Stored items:
----

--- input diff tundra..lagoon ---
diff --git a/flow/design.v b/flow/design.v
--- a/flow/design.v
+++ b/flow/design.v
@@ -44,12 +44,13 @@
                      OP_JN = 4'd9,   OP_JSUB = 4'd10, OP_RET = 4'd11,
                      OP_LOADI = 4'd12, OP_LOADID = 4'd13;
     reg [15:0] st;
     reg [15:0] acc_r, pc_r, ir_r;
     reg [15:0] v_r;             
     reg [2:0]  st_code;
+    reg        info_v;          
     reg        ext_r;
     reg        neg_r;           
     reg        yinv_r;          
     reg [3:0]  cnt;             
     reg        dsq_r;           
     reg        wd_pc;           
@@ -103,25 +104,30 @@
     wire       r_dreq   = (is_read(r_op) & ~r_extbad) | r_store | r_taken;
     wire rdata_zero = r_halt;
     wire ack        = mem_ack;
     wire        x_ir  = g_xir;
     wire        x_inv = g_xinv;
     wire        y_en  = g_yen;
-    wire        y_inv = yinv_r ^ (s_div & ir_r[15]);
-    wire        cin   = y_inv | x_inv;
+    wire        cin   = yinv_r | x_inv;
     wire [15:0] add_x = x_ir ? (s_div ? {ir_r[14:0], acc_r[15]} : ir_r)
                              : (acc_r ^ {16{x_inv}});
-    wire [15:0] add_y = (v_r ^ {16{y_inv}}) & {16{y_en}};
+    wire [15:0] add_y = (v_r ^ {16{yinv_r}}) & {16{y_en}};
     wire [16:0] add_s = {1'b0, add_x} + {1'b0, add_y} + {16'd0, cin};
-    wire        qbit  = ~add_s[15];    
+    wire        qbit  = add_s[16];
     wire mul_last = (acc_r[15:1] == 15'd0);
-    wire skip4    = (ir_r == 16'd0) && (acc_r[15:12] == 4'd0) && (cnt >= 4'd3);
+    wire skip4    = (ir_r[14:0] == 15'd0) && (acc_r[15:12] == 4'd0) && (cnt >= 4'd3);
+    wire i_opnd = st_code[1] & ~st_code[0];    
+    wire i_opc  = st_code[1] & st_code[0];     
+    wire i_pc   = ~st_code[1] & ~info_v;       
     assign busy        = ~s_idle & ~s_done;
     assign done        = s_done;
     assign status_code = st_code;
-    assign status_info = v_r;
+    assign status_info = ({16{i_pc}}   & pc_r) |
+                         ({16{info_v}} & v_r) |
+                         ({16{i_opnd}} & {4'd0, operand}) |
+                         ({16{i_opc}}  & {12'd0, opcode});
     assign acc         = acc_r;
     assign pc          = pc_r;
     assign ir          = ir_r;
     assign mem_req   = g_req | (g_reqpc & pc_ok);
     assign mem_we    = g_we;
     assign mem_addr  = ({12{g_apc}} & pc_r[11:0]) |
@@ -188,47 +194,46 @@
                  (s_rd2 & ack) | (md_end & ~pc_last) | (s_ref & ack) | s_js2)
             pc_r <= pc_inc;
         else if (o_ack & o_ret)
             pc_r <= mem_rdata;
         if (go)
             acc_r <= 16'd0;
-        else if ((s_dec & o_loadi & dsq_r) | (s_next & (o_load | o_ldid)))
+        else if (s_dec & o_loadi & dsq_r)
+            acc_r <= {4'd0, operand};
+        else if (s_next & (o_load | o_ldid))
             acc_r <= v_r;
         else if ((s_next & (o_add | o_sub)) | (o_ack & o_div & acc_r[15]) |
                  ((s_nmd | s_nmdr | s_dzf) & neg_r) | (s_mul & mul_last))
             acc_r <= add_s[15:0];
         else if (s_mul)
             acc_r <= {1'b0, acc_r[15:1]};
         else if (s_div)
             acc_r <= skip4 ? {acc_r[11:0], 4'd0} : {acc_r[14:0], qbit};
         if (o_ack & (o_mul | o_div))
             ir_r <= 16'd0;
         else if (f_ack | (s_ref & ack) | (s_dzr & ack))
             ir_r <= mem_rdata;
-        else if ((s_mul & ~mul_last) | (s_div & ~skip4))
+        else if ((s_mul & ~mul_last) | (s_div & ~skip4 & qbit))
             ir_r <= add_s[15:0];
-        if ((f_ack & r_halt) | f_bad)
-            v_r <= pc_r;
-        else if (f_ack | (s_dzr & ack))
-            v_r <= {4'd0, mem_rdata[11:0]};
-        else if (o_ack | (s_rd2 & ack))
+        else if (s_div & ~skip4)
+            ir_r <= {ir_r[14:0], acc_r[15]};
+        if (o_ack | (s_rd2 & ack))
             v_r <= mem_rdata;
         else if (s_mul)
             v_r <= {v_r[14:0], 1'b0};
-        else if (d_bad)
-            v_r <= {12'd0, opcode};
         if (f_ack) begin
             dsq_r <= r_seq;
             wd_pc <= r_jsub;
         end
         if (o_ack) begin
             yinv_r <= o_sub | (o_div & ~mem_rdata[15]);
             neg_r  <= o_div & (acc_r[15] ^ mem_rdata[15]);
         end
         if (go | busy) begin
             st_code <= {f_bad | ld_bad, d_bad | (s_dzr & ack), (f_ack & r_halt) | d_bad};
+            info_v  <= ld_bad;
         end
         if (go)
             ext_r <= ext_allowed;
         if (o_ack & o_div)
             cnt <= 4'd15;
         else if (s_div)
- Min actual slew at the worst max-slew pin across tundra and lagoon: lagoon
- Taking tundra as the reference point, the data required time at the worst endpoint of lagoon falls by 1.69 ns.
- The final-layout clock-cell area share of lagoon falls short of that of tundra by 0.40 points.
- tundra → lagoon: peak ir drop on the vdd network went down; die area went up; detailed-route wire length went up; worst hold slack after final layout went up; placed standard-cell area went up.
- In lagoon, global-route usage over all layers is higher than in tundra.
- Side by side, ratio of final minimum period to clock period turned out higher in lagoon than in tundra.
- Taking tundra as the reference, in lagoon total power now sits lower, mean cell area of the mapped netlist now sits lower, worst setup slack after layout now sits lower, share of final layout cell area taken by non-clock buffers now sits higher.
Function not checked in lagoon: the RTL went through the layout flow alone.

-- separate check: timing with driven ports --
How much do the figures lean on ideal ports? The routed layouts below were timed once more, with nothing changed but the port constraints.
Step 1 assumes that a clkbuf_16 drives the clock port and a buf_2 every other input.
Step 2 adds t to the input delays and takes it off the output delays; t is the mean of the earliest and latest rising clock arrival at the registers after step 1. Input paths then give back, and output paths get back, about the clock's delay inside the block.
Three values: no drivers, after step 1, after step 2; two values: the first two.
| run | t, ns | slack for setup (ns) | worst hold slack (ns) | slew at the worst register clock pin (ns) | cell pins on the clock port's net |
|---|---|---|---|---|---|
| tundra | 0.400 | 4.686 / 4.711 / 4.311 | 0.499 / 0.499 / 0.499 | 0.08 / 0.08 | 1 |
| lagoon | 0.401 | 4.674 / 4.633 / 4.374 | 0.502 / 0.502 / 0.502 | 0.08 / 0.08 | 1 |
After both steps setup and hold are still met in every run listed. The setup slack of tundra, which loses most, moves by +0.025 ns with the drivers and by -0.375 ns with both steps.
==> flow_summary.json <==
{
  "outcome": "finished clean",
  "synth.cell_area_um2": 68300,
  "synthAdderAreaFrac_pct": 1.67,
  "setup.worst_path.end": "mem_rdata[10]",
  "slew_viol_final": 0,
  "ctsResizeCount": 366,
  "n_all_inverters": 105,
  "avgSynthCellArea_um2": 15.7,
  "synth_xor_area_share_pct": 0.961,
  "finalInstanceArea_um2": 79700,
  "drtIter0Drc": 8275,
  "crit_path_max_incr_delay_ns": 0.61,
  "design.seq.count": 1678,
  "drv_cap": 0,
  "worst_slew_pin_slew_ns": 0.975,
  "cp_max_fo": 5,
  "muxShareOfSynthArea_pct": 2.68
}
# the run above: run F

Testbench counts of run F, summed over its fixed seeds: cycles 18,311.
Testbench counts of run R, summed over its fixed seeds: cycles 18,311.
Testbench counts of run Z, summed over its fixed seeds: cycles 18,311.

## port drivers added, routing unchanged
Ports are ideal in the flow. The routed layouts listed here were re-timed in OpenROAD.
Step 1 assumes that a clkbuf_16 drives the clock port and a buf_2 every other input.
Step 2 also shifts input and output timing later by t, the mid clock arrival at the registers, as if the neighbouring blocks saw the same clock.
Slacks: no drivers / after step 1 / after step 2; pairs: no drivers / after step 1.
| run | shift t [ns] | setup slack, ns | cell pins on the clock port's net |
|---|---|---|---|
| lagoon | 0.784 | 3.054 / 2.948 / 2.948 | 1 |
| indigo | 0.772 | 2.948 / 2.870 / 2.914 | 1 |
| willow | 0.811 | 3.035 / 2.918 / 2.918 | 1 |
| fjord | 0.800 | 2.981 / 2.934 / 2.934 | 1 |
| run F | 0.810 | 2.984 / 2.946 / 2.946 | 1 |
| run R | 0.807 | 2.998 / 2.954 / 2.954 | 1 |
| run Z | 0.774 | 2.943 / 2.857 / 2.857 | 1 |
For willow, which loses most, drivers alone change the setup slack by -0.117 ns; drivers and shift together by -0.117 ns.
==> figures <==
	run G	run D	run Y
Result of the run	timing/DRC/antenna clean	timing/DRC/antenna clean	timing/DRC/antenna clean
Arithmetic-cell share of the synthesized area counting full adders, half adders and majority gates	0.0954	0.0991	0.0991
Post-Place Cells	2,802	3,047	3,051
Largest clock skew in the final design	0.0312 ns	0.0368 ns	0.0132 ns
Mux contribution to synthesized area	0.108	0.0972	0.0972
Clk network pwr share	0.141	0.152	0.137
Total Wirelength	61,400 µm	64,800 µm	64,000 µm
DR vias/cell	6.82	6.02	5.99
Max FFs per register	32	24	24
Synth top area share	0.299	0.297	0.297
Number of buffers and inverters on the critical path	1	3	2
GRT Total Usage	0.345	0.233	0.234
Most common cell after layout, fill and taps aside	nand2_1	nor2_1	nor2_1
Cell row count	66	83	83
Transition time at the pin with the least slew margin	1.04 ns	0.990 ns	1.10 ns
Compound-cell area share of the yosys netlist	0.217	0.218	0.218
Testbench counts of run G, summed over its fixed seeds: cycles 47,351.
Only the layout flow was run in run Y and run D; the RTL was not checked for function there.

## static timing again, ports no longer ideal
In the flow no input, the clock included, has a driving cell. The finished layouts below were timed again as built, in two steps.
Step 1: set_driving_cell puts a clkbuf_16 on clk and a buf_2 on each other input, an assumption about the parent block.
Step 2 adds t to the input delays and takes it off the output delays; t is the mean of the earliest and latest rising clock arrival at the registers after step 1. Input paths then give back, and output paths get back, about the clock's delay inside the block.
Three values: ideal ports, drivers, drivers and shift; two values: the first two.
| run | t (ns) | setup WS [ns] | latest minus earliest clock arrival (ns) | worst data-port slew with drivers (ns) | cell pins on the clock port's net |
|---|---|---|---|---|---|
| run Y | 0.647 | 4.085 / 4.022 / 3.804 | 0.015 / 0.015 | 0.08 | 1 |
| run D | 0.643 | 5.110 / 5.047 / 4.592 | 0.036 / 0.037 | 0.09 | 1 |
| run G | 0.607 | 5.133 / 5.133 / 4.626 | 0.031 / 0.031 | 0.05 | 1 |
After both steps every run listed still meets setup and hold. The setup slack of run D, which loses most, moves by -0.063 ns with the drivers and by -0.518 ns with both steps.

----

> Task brief: Look through the entries above, find each line containing "netlist", and copy it.

> Result of the task:
- Taking tundra as the reference, in lagoon total power now sits lower, mean cell area of the mapped netlist now sits lower, worst setup slack after layout now sits lower, share of final layout cell area taken by non-clock buffers now sits higher.
Compound-cell area share of the yosys netlist	0.217	0.218	0.218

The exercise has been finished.